### Stored items
□ □ □ □ □

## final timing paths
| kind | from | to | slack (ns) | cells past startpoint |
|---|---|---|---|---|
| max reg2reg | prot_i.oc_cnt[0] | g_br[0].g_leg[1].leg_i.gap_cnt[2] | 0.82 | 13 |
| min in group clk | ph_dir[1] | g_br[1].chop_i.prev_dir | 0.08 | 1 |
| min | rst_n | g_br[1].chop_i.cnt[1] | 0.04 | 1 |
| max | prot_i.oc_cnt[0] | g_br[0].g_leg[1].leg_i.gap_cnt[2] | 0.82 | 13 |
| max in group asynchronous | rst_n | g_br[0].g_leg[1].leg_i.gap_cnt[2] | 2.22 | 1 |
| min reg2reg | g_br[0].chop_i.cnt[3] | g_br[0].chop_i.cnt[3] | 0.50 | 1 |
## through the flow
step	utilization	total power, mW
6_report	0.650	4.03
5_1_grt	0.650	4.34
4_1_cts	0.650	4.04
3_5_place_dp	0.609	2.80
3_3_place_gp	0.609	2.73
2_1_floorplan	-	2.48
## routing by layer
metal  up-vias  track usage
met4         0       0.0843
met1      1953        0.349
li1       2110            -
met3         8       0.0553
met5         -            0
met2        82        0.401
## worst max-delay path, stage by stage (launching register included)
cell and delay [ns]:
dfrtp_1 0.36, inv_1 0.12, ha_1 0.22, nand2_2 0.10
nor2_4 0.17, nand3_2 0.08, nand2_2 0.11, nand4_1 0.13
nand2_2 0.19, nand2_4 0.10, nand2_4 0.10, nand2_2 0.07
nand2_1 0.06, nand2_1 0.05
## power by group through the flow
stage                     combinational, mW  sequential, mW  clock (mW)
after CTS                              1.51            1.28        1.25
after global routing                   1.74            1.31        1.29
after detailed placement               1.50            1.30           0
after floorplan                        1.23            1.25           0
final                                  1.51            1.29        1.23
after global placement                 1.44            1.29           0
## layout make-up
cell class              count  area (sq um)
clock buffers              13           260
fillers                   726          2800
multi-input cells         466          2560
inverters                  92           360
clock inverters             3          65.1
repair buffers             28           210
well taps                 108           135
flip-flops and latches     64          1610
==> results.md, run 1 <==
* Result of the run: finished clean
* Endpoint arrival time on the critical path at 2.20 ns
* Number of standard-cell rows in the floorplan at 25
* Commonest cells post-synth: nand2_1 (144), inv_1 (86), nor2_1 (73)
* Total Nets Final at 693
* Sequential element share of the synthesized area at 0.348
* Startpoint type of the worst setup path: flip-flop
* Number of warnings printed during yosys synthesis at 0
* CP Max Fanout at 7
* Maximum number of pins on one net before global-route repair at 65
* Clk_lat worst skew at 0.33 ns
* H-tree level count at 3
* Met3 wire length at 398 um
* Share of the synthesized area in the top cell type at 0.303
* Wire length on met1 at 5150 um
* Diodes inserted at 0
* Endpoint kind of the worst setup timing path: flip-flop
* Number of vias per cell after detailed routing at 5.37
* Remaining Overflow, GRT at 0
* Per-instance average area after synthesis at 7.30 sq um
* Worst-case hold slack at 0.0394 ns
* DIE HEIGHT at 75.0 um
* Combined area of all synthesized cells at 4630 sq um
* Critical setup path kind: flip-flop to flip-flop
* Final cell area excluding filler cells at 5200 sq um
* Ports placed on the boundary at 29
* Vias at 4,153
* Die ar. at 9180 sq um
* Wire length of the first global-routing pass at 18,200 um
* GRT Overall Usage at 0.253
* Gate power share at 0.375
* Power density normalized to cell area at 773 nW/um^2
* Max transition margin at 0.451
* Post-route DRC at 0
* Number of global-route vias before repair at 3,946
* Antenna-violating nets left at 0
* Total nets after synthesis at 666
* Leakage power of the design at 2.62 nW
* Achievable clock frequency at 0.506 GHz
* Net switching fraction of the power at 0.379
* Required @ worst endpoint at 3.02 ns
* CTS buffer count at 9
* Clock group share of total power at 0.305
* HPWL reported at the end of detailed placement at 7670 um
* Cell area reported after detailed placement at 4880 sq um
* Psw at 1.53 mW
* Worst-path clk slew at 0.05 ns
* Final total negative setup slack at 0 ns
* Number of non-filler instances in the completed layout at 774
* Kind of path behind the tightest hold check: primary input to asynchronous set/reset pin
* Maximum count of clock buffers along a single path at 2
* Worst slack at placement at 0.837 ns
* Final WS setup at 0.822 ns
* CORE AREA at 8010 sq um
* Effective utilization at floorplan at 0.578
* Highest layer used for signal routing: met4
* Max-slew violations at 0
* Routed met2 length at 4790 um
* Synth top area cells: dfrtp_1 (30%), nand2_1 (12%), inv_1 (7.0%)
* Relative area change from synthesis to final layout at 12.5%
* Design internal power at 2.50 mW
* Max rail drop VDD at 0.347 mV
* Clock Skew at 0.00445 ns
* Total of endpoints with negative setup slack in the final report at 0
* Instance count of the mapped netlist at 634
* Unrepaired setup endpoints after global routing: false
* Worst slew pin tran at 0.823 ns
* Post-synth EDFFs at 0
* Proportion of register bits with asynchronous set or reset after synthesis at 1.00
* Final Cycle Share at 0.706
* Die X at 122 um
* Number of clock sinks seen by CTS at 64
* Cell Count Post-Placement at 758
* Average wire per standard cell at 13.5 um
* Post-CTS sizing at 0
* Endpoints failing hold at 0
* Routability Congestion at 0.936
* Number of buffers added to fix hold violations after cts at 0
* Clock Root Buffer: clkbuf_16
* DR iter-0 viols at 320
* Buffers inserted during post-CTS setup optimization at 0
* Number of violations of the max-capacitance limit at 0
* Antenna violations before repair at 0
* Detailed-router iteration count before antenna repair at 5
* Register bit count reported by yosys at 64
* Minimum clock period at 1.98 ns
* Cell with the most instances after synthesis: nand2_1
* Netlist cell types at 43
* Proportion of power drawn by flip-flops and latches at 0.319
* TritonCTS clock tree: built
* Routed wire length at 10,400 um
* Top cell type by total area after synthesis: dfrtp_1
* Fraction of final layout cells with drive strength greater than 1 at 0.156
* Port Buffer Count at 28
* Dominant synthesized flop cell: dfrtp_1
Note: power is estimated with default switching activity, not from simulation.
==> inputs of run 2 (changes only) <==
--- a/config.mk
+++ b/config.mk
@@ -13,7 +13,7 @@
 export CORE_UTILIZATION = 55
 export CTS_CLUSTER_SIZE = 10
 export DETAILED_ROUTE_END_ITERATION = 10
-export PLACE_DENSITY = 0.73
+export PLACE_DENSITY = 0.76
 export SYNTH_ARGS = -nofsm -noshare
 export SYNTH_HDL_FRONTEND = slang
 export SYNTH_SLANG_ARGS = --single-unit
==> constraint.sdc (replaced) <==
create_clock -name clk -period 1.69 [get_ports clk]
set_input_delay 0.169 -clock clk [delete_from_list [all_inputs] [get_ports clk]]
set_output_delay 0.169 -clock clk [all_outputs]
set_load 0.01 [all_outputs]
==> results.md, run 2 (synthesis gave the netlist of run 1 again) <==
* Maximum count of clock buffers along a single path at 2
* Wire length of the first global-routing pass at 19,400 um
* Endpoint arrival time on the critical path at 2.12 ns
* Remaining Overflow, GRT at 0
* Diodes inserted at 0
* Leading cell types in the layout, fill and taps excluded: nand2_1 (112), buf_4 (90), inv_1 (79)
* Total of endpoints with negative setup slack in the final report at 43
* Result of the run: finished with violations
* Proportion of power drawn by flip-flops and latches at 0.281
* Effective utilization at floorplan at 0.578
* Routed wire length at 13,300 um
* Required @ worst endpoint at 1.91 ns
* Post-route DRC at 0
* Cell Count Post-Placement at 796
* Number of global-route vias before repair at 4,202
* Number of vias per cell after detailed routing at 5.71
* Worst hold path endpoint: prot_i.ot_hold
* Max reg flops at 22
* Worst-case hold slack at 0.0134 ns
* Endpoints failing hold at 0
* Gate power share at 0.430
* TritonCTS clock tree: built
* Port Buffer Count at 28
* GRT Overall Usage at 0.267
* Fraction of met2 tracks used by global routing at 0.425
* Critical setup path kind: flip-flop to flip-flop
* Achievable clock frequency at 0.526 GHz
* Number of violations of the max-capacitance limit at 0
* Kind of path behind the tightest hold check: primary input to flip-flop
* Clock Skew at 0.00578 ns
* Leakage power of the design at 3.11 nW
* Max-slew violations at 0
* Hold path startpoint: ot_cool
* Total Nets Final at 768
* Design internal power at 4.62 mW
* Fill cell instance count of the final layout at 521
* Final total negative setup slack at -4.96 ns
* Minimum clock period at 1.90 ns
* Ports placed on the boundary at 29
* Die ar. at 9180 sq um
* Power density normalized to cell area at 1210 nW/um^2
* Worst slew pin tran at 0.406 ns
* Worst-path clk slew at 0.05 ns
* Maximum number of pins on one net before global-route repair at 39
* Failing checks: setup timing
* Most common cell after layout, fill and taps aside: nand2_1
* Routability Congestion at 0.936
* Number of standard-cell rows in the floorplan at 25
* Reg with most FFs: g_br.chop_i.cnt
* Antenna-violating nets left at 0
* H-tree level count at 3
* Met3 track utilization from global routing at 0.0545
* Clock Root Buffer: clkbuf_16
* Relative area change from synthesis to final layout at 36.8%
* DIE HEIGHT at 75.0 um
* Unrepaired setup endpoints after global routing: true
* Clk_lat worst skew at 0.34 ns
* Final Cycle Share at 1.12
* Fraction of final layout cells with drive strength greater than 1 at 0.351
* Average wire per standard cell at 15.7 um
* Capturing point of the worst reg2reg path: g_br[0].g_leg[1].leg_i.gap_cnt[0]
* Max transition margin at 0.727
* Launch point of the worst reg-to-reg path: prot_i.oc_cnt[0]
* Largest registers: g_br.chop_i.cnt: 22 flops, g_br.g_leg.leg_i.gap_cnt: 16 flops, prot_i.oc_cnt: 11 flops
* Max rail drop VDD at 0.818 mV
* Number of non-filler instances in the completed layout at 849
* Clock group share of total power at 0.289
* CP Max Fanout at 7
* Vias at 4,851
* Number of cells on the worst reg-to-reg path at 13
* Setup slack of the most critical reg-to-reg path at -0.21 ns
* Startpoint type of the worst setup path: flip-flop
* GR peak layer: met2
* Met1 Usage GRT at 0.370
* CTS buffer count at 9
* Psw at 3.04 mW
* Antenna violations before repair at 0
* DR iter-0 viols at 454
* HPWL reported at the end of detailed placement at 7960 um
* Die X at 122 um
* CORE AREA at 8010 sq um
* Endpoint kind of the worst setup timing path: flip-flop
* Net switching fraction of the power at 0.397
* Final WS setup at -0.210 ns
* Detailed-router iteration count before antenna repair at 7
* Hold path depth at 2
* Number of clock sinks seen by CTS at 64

□ □ □ □ □

### Task
Among the lines above, find those with the word "finished" and list them.

### Result of this exercise
* Result of the run: finished clean
* Result of the run: finished with violations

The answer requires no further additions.